- **ABOUT THIS EXERCISE**
Your reply should be made up of every line in the records below that holds the string "launching".

- **Collected data entries**
============
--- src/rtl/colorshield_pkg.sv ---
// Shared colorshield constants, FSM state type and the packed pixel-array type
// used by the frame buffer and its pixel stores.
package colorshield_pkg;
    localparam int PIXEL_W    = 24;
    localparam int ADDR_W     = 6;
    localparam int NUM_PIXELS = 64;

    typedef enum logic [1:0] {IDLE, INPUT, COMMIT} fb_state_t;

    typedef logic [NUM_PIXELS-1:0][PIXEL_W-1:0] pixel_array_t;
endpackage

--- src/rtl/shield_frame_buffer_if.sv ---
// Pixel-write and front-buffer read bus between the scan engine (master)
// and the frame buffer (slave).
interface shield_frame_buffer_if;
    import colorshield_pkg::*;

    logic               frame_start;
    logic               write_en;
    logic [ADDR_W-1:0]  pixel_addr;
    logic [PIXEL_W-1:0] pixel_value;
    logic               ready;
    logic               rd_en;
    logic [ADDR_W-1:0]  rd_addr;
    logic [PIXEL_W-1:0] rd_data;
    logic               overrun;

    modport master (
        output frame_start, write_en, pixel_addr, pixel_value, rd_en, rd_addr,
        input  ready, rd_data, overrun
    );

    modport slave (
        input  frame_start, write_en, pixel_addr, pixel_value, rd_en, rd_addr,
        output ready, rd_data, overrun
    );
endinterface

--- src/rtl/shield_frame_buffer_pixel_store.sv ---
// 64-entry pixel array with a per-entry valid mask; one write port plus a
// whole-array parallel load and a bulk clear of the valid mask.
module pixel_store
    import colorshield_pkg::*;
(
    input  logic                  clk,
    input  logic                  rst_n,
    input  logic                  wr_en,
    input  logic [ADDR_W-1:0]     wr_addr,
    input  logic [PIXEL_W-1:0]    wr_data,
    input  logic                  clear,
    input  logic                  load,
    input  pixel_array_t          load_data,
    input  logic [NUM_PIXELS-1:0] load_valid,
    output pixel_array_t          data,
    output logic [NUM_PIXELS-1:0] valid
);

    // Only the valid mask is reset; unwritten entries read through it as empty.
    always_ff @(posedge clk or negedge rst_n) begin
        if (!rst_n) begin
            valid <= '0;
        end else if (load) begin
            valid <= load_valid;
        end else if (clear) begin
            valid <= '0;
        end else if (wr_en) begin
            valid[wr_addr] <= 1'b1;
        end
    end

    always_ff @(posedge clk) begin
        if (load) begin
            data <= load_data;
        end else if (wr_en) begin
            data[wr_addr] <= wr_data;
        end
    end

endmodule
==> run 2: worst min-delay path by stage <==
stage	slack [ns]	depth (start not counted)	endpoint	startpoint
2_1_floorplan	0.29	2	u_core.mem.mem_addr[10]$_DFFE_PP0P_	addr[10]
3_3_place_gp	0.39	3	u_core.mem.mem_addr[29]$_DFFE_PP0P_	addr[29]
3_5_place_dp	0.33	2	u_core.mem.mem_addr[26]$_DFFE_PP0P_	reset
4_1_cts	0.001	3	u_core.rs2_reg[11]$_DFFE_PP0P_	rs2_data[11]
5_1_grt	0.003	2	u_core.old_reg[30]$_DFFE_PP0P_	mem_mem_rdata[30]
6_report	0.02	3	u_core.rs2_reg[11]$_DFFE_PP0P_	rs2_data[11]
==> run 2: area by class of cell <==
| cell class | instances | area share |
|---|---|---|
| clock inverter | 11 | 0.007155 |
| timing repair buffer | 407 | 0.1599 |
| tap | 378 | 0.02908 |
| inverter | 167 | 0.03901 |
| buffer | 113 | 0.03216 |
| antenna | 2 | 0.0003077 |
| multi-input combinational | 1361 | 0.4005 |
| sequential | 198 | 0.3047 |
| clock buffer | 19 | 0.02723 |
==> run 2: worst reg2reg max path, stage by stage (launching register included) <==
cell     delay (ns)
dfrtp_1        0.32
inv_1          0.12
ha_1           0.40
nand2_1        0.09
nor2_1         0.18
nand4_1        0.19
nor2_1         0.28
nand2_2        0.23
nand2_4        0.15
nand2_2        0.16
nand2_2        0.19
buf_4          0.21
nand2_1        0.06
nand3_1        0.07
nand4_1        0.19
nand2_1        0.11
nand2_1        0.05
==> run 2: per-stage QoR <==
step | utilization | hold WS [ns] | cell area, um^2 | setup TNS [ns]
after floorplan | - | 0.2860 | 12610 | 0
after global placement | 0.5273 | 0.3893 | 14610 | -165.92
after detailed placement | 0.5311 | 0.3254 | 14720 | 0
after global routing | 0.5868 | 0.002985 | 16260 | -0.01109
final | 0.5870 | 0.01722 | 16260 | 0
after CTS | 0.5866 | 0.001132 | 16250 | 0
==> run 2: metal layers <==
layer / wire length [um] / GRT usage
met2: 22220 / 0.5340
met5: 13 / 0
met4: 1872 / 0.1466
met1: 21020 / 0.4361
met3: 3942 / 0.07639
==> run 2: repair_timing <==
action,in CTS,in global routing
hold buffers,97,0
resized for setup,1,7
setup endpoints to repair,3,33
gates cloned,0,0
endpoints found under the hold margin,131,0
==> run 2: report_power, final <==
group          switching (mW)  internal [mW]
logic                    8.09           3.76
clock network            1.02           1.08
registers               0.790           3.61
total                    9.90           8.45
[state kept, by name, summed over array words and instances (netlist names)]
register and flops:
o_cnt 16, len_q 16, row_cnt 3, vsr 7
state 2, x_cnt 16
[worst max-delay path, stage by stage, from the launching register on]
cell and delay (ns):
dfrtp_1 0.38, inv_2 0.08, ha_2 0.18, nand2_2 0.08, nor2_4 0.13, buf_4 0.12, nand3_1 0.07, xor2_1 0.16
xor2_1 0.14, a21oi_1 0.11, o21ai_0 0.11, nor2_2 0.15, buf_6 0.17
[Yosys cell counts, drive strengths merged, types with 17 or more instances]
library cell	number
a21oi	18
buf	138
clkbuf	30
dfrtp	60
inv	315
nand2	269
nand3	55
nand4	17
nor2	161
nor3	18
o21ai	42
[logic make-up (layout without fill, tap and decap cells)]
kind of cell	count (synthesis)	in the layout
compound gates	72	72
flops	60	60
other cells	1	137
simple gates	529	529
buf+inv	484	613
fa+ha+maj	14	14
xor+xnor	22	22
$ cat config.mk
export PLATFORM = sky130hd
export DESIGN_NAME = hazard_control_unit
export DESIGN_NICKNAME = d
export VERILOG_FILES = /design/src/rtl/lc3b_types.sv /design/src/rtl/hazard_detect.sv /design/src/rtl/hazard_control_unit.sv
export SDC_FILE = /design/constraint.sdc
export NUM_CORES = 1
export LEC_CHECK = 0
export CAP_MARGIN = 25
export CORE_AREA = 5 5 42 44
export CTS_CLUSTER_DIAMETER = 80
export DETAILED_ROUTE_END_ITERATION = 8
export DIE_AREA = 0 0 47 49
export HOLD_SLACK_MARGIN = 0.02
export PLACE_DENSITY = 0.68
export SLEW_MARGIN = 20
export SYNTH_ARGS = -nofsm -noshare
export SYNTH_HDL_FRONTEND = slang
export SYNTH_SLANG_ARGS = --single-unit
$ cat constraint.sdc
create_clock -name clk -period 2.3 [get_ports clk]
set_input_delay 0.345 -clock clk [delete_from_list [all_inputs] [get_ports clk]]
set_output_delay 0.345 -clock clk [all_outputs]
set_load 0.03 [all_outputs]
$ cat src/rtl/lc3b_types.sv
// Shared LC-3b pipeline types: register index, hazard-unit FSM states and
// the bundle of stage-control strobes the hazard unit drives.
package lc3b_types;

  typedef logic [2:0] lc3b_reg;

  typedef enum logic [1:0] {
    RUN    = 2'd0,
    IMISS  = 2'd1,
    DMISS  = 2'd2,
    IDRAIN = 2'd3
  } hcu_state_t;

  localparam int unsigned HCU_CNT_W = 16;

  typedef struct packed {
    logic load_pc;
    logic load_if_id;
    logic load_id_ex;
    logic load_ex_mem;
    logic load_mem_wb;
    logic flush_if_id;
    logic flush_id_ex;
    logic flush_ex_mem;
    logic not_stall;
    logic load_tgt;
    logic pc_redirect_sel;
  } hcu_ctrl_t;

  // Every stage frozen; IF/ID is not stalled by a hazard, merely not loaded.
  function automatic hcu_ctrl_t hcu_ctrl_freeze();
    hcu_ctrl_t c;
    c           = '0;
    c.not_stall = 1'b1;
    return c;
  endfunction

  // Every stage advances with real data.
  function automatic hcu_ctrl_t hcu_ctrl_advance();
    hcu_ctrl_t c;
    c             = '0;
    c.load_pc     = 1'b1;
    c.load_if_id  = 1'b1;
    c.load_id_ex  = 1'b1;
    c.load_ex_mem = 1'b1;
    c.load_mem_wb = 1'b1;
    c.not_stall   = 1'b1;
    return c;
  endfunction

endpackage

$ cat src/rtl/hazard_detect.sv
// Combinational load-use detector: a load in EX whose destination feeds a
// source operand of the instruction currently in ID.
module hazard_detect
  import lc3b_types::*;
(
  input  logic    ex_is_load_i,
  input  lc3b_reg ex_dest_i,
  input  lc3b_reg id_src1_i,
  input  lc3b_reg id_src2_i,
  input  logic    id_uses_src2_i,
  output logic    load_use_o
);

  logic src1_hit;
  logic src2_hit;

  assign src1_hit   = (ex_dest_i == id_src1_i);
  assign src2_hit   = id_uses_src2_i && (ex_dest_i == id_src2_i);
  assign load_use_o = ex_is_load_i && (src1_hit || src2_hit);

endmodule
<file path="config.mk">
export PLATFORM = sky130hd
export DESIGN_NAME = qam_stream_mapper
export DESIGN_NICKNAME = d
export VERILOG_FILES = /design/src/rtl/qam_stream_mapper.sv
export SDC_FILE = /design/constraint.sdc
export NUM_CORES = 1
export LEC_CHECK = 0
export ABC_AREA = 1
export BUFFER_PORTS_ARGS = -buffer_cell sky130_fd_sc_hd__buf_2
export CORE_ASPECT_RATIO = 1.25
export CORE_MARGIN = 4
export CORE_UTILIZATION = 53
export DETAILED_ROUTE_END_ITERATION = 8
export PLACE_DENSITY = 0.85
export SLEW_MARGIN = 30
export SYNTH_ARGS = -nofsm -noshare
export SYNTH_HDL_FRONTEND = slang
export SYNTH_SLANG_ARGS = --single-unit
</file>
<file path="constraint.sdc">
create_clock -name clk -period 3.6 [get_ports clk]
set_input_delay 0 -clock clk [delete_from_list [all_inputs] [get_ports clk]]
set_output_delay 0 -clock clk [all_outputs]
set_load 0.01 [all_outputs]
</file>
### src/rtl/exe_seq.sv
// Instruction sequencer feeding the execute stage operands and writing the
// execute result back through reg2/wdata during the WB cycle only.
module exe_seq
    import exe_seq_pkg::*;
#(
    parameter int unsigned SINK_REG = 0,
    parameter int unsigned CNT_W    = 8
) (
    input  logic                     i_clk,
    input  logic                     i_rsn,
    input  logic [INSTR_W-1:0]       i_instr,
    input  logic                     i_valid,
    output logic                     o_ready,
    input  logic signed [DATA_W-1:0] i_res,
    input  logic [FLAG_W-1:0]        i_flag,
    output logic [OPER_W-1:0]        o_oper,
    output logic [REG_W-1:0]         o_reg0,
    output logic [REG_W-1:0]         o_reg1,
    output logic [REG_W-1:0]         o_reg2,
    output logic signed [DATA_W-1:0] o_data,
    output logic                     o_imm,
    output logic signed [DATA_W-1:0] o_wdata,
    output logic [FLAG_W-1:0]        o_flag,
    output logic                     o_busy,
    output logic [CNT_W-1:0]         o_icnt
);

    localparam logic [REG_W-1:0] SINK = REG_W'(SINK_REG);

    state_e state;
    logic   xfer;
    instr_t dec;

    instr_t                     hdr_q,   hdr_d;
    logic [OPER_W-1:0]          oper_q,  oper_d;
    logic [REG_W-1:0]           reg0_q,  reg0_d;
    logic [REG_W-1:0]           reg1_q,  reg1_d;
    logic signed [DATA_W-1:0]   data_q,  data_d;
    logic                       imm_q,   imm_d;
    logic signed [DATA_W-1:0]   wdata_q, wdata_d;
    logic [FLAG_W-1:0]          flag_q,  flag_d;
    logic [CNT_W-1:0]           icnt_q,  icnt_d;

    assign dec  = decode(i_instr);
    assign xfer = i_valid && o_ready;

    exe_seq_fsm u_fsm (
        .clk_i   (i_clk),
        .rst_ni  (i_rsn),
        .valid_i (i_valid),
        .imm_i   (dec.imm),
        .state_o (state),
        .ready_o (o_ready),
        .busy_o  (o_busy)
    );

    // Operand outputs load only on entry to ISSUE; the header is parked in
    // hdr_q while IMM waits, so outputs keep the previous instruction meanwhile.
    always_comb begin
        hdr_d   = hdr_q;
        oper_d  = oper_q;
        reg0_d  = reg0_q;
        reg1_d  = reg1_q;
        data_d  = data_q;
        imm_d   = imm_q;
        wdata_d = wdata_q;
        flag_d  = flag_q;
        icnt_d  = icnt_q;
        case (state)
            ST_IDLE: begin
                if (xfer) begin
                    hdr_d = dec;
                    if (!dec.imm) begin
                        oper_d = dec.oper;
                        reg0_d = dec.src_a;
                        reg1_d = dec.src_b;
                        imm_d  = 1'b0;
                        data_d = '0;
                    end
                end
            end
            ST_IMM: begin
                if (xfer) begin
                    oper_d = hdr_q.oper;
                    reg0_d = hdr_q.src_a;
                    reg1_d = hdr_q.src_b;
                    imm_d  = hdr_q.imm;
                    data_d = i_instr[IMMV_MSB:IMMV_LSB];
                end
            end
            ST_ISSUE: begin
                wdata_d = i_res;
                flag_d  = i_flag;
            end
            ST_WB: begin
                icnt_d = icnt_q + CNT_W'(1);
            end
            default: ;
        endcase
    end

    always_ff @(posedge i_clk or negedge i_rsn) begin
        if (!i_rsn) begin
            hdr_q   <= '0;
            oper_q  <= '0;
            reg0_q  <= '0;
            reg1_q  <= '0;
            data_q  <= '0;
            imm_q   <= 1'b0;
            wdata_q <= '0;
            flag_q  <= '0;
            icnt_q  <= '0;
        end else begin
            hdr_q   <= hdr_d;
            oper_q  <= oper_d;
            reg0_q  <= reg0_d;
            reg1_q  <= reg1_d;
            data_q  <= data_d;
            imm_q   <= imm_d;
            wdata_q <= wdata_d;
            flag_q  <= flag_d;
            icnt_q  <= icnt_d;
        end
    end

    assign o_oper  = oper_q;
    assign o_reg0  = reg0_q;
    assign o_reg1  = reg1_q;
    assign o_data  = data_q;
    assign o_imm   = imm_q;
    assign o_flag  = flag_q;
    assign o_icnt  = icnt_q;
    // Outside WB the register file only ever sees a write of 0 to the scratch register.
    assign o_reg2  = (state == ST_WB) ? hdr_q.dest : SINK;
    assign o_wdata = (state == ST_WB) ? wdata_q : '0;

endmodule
============
- **RESULT OF THE TASK**
==> run 2: worst reg2reg max path, stage by stage (launching register included) <==
[worst max-delay path, stage by stage, from the launching register on]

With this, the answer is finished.